Among the entries below, tally each line in which the word "area" is found, then state the tally alone.

(Items listed in a dataset)
[Start of section]

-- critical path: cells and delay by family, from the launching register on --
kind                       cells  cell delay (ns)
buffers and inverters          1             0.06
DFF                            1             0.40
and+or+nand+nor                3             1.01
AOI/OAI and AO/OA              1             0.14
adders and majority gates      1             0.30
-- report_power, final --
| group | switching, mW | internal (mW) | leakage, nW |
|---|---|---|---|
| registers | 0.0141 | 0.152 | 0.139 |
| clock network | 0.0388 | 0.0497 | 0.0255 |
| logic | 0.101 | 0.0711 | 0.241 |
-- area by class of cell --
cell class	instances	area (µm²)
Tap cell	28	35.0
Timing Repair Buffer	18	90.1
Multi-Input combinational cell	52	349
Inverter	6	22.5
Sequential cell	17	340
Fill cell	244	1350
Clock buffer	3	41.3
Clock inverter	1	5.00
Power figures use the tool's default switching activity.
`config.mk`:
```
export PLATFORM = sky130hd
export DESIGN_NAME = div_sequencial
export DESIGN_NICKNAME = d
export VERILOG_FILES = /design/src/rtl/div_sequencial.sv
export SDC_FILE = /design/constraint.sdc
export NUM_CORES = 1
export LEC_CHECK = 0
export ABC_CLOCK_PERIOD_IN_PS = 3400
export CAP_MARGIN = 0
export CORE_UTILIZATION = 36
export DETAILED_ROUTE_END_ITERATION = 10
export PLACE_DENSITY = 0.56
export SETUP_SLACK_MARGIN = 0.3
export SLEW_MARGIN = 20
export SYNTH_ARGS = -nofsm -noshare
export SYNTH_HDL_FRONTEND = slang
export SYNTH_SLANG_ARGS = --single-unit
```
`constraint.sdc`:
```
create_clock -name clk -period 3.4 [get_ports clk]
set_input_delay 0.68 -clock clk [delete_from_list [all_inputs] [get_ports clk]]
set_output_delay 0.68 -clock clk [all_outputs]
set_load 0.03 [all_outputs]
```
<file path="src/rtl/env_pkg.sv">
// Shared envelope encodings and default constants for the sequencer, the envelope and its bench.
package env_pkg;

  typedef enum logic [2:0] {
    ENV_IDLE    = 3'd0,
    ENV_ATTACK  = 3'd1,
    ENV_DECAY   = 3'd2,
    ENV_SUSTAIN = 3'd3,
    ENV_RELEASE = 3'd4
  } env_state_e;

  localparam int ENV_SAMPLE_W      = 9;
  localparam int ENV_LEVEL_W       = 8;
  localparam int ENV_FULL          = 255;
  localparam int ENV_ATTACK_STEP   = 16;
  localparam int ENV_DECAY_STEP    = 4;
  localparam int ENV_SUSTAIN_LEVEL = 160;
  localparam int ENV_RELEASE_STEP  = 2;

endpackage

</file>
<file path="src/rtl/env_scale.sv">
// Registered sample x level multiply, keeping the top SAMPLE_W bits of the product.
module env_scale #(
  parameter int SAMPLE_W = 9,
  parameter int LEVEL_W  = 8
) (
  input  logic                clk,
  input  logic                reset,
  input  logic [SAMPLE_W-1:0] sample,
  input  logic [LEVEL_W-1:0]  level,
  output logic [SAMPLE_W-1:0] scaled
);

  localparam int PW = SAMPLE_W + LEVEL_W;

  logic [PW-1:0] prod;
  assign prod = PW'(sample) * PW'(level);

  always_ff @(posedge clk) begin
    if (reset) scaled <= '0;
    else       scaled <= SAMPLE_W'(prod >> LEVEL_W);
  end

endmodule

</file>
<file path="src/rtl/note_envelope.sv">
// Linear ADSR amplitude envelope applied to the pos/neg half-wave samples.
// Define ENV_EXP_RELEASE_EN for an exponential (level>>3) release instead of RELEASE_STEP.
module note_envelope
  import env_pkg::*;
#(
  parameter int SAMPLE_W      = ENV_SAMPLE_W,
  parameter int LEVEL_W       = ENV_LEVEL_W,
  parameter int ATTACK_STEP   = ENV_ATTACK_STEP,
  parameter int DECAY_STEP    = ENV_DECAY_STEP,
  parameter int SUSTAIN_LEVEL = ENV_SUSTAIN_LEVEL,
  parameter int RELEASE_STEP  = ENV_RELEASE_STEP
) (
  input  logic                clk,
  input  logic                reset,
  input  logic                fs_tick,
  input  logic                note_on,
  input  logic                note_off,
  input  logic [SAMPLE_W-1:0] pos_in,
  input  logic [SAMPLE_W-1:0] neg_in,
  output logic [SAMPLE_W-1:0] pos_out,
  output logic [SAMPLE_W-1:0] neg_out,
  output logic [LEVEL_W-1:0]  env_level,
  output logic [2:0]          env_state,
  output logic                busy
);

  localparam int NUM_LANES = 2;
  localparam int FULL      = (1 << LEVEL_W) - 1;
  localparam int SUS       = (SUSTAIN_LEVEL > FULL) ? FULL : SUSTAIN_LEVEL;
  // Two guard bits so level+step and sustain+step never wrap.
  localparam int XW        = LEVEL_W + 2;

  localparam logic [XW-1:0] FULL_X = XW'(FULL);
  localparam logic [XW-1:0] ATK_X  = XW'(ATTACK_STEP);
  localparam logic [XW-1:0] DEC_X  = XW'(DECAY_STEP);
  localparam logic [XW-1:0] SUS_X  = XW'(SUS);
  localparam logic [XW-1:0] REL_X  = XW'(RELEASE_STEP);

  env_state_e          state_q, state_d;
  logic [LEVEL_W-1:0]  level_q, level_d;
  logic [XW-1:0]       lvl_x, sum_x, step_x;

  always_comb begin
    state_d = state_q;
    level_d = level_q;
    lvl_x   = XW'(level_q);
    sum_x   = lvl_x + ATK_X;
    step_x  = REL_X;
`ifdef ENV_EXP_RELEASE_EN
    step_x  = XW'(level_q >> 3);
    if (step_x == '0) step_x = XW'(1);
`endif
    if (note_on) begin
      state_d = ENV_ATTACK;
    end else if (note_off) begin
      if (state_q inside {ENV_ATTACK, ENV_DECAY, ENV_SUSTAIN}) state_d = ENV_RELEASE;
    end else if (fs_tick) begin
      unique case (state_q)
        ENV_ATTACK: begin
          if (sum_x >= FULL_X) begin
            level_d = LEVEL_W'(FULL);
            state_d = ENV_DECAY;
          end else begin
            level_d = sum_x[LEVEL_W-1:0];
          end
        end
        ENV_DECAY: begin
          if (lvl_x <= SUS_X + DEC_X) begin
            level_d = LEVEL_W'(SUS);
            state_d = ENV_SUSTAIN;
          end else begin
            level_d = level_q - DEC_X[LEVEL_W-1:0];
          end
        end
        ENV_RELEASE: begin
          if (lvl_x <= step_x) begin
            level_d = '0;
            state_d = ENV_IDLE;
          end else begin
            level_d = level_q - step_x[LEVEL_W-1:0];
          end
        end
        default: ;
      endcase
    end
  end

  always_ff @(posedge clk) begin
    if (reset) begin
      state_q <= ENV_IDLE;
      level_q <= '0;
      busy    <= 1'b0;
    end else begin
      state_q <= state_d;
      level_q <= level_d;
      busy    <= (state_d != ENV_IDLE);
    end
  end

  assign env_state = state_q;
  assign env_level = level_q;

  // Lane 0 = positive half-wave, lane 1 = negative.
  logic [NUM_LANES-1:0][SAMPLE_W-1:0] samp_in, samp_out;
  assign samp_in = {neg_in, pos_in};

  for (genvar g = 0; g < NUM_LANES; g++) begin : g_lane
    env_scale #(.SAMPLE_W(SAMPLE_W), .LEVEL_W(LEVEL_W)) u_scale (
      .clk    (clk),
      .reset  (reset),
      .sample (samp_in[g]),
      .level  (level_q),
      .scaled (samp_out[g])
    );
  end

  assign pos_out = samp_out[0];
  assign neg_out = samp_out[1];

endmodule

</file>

[End of section]

> **Result**
2